### TO DO
Beneath this instruction is a listing; print exactly the lines in it starting at the line that contains "-- sequential cells" and going through the line that contains "met3: 288 / 3.31".

### EXTRACTED RECORDS
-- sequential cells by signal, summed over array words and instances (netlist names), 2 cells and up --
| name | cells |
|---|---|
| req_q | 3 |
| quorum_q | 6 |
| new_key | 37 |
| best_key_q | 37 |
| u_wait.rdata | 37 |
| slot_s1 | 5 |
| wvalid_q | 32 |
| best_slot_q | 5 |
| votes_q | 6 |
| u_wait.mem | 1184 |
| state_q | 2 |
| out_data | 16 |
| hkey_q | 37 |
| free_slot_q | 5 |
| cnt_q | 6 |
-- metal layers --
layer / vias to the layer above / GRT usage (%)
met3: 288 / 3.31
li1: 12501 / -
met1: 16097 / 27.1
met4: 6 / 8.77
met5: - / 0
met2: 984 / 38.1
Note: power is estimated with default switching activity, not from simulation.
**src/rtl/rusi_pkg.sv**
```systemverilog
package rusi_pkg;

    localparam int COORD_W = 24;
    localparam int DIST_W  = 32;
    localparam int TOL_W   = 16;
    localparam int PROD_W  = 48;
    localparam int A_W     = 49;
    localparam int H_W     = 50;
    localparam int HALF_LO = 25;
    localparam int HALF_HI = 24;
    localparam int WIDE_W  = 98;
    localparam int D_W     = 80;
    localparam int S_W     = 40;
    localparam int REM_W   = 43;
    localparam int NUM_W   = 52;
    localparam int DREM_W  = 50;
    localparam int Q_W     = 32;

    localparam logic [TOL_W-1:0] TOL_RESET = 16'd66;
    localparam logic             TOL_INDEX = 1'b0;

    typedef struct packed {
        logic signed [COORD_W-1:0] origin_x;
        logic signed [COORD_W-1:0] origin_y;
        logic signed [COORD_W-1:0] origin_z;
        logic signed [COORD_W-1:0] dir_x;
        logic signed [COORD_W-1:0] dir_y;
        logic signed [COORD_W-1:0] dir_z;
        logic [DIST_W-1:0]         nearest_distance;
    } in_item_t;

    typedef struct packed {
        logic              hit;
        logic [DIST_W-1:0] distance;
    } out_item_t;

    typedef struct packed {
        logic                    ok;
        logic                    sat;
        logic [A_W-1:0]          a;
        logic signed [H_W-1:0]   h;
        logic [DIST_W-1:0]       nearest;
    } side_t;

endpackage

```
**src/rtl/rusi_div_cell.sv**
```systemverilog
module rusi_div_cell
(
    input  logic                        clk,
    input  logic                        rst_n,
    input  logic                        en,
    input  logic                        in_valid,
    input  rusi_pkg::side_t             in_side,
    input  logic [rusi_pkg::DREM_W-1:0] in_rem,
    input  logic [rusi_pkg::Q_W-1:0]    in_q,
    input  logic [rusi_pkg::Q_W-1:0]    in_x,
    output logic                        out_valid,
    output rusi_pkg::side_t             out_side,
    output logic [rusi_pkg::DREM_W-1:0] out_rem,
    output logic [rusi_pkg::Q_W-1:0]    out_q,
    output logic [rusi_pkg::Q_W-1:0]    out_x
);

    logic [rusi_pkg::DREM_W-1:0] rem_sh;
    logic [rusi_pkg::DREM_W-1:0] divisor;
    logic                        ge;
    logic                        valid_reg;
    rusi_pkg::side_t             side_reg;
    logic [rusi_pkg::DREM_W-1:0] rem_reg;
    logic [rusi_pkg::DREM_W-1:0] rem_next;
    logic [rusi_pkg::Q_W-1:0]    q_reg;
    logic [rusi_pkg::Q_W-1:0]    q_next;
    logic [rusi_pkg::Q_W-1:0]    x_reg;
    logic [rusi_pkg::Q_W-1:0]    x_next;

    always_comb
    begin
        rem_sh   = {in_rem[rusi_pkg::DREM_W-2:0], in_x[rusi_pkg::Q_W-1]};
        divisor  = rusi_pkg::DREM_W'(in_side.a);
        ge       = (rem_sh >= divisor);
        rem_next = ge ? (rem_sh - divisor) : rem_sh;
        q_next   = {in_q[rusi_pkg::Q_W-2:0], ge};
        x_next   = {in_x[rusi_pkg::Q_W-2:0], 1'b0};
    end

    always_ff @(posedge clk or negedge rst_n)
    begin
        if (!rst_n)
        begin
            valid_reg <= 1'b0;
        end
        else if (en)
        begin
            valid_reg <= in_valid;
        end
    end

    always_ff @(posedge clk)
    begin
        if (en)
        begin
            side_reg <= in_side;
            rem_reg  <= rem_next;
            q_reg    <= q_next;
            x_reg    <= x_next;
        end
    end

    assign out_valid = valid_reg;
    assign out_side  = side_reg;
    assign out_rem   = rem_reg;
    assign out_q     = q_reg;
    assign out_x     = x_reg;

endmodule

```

---

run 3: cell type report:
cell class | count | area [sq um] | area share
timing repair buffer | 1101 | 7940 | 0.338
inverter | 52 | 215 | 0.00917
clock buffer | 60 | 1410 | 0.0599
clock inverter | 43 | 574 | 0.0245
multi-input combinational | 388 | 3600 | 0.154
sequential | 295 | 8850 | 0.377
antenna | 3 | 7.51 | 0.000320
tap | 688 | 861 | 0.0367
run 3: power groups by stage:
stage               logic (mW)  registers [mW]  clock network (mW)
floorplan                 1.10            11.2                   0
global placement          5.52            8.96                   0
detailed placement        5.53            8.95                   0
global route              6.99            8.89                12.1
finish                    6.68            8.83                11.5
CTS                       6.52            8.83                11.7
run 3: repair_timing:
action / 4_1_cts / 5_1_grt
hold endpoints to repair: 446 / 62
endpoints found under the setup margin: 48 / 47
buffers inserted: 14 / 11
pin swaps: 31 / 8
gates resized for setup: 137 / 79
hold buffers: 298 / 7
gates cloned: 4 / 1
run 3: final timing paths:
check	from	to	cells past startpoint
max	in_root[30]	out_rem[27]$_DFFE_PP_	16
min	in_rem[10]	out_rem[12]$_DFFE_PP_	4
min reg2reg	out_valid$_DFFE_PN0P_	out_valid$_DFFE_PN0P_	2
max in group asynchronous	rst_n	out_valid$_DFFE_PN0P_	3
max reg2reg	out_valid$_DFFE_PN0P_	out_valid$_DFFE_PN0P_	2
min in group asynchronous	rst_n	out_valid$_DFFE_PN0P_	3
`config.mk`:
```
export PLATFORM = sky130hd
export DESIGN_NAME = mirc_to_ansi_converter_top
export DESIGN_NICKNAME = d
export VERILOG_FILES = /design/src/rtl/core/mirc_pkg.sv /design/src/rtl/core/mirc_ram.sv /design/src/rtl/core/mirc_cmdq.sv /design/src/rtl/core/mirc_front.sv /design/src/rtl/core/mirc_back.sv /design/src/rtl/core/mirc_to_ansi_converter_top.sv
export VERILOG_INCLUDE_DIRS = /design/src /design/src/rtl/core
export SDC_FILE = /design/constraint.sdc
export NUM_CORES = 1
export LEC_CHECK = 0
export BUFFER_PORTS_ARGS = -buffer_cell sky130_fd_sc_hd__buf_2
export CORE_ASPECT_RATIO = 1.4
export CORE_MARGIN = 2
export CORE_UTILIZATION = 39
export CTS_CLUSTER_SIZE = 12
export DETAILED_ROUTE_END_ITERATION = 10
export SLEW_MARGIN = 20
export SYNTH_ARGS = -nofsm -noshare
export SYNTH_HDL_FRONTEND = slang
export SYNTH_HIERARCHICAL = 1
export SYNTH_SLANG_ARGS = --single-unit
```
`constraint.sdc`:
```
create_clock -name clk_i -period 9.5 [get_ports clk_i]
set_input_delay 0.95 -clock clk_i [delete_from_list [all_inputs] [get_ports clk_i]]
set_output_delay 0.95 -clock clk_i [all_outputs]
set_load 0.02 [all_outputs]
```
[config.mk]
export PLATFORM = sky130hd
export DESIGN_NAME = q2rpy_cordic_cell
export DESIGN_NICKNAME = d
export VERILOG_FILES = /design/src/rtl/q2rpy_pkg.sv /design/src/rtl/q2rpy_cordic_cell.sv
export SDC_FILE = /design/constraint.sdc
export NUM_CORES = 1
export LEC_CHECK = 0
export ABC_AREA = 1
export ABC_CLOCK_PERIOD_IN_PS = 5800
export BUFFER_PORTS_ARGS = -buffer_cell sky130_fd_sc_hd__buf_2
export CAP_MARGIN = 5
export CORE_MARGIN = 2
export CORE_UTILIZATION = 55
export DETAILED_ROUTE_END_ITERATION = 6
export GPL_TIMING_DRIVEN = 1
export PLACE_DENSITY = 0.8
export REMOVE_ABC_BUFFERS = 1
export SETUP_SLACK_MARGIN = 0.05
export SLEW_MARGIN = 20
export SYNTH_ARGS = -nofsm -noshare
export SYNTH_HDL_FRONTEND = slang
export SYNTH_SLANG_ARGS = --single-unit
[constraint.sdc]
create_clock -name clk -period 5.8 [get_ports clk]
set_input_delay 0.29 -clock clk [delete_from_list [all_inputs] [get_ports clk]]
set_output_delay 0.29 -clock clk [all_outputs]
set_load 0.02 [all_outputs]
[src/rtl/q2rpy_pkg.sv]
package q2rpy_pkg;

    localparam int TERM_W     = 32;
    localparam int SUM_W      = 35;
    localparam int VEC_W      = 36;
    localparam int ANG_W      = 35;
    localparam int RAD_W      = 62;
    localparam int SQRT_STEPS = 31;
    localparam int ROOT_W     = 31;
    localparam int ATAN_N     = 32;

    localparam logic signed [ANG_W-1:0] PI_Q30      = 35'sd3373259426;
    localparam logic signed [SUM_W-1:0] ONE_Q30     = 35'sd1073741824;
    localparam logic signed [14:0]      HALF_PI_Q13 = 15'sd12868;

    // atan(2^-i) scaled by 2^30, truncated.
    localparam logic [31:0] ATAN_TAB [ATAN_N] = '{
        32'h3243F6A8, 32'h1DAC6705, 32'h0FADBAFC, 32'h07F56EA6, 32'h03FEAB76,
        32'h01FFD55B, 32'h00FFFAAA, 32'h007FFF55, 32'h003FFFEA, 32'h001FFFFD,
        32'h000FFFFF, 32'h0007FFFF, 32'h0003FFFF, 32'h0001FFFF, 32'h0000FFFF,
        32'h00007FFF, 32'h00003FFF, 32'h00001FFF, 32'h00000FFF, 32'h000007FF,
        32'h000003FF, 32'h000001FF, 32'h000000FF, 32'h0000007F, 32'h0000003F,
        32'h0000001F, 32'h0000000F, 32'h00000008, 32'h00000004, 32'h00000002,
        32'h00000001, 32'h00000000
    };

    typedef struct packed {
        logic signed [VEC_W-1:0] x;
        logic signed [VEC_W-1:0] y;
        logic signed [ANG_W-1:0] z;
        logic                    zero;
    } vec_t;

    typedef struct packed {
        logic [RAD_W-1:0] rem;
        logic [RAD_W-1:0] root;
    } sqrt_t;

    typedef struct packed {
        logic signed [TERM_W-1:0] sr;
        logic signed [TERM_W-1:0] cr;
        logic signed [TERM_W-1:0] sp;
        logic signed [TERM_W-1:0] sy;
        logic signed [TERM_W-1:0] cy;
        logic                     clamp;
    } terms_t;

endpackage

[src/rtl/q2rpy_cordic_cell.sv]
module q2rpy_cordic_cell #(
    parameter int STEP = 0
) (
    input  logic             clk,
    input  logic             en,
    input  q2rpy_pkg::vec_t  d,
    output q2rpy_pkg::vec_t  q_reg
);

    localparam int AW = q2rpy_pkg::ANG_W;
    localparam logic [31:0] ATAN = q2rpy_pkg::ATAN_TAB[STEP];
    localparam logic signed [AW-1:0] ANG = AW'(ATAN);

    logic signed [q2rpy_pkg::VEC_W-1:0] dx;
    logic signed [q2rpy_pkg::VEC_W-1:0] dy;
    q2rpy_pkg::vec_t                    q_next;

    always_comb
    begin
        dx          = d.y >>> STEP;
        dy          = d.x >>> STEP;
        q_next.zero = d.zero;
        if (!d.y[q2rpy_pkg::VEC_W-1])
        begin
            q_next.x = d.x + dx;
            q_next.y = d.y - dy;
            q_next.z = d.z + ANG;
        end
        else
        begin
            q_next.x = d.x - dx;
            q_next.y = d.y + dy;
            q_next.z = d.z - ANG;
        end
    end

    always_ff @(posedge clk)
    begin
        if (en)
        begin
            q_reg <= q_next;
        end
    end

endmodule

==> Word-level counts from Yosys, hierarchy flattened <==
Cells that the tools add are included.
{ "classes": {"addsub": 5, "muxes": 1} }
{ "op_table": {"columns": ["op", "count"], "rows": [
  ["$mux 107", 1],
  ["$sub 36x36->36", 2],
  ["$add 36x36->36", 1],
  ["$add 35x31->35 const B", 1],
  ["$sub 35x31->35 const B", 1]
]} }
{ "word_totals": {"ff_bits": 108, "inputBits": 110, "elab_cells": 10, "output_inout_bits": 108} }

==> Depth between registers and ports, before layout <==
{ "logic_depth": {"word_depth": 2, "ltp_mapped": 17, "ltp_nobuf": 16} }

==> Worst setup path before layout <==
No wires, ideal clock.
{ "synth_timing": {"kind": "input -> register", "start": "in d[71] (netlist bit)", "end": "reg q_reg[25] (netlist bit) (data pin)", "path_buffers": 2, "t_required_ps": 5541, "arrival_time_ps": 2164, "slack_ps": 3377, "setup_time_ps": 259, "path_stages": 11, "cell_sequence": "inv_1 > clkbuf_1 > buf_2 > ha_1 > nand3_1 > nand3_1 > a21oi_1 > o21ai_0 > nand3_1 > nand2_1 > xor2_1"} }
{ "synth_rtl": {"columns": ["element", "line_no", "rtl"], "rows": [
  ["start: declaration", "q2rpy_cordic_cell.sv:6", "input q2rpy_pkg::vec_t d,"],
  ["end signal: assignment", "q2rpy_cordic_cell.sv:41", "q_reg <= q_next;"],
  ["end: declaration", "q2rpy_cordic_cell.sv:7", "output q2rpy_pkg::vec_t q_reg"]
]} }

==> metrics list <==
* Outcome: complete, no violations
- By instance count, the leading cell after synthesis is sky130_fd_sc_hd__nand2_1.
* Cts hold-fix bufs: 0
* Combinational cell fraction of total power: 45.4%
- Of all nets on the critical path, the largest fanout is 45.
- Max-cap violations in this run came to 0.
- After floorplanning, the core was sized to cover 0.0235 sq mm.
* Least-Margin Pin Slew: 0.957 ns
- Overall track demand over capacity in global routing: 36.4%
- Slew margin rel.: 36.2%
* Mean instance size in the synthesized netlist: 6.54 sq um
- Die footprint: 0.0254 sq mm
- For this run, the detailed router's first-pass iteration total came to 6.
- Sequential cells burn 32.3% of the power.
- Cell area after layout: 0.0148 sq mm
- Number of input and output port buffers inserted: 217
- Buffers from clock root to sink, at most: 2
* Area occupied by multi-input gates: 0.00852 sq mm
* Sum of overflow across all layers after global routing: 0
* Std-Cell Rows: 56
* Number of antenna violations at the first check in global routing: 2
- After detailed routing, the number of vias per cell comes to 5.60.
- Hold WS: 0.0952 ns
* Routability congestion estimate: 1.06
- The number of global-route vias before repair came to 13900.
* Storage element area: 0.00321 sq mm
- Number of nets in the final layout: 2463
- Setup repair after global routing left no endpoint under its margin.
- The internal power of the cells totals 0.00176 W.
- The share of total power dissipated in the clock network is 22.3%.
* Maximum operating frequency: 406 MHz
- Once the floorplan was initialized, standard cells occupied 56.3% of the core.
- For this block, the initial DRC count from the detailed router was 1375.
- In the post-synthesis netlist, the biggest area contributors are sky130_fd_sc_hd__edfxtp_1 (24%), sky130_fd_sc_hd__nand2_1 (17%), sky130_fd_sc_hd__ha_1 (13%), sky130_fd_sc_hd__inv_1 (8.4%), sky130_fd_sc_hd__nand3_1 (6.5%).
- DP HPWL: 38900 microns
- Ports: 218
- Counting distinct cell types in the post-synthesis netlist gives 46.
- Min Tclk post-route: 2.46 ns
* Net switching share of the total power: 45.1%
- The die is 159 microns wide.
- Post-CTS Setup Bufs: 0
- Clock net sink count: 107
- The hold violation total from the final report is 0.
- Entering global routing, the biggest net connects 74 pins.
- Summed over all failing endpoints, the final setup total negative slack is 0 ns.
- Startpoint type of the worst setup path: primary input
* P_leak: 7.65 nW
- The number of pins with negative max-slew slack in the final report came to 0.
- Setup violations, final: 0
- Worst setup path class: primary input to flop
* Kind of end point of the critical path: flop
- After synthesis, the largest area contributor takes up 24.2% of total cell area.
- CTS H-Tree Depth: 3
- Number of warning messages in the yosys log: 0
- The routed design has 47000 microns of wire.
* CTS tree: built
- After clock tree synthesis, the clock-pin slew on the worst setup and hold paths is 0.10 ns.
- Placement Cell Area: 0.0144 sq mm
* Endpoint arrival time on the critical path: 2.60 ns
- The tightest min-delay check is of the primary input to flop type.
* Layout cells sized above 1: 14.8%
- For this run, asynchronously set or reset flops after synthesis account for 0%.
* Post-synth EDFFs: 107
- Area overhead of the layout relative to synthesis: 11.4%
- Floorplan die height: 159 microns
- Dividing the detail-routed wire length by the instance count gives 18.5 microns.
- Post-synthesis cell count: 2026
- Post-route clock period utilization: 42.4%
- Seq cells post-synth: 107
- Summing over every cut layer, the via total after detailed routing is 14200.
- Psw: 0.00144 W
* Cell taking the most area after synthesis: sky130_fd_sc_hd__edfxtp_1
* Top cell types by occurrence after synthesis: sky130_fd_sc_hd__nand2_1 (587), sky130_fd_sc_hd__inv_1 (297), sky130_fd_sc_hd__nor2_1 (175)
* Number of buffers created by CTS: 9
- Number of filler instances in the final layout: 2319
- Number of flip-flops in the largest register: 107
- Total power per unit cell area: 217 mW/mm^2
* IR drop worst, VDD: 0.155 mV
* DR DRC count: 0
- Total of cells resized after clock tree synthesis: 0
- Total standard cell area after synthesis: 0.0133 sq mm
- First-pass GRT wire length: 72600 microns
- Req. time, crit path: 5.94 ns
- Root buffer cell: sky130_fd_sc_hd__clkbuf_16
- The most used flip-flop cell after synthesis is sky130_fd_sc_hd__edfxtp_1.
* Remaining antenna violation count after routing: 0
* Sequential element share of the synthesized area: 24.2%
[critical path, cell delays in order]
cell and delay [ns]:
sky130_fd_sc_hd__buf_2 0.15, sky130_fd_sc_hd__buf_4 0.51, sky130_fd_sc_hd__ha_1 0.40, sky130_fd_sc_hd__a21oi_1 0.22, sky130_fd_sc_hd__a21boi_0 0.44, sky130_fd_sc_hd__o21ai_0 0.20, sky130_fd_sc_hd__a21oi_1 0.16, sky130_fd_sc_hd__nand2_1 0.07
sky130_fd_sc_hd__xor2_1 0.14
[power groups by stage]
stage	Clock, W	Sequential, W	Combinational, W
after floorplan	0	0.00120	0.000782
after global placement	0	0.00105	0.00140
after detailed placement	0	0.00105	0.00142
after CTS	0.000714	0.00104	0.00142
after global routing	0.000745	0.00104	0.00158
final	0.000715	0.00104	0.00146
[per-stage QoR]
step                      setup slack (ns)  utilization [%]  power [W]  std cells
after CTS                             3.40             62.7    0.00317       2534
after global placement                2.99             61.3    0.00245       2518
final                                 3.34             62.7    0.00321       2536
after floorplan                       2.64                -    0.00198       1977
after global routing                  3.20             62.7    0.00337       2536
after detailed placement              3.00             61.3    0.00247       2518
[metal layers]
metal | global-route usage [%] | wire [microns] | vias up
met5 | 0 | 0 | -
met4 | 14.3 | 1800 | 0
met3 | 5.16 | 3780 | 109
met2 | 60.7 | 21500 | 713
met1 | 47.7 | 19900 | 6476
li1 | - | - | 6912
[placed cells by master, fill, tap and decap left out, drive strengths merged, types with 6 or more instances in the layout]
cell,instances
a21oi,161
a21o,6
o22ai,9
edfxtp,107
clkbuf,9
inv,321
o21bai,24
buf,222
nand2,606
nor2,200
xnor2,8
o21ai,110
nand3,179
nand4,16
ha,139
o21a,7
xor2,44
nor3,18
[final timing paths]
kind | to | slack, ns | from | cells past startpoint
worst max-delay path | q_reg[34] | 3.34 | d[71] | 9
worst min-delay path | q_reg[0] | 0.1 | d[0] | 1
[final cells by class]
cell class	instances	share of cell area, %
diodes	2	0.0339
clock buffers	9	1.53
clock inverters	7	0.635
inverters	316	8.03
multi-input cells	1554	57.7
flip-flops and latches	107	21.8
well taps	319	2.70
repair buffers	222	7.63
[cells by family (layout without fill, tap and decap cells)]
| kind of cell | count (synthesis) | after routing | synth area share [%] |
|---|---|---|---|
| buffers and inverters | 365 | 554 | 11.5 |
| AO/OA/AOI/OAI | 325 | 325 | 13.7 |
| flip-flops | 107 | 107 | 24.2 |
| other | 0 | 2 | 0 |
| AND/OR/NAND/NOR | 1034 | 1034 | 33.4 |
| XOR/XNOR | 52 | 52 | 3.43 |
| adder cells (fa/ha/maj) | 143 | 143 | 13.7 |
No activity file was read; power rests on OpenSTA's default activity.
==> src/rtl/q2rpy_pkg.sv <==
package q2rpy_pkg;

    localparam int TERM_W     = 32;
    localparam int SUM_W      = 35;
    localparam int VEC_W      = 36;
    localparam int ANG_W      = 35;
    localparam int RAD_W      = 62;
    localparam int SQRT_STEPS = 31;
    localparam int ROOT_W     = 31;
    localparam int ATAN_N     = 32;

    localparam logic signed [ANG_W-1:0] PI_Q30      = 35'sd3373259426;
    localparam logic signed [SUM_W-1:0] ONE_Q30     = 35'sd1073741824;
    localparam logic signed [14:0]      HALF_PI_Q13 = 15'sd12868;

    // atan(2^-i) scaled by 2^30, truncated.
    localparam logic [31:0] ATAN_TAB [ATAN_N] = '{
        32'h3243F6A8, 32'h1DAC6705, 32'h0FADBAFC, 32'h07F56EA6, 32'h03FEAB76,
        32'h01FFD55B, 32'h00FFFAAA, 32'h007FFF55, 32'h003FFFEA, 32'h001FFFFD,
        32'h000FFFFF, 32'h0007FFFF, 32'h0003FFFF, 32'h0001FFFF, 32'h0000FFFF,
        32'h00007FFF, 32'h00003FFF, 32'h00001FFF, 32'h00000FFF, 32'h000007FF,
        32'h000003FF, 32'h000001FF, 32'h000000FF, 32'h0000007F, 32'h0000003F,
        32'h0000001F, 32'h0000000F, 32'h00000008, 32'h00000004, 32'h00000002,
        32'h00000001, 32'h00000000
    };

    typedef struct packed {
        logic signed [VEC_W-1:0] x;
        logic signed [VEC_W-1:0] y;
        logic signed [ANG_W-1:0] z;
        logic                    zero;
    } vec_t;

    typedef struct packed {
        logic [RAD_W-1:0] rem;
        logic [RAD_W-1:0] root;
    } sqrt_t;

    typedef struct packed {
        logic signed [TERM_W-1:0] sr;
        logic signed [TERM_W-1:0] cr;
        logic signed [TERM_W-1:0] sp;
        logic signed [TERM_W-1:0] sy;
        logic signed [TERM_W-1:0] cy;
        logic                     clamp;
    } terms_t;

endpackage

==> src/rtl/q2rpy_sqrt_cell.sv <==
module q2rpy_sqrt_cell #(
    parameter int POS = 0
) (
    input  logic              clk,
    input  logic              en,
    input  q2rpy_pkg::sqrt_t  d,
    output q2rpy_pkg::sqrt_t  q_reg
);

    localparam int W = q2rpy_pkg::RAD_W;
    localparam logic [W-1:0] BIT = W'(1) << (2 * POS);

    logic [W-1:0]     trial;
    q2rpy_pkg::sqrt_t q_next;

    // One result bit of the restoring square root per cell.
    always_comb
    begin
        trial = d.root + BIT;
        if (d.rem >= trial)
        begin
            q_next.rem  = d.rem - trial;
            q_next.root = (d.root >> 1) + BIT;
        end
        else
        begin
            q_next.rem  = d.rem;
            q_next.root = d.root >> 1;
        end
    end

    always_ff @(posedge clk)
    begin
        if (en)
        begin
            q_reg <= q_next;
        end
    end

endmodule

### OUTPUT OF THE TASK
-- sequential cells by signal, summed over array words and instances (netlist names), 2 cells and up --
| name | cells |
|---|---|
| req_q | 3 |
| quorum_q | 6 |
| new_key | 37 |
| best_key_q | 37 |
| u_wait.rdata | 37 |
| slot_s1 | 5 |
| wvalid_q | 32 |
| best_slot_q | 5 |
| votes_q | 6 |
| u_wait.mem | 1184 |
| state_q | 2 |
| out_data | 16 |
| hkey_q | 37 |
| free_slot_q | 5 |
| cnt_q | 6 |
-- metal layers --
layer / vias to the layer above / GRT usage (%)
met3: 288 / 3.31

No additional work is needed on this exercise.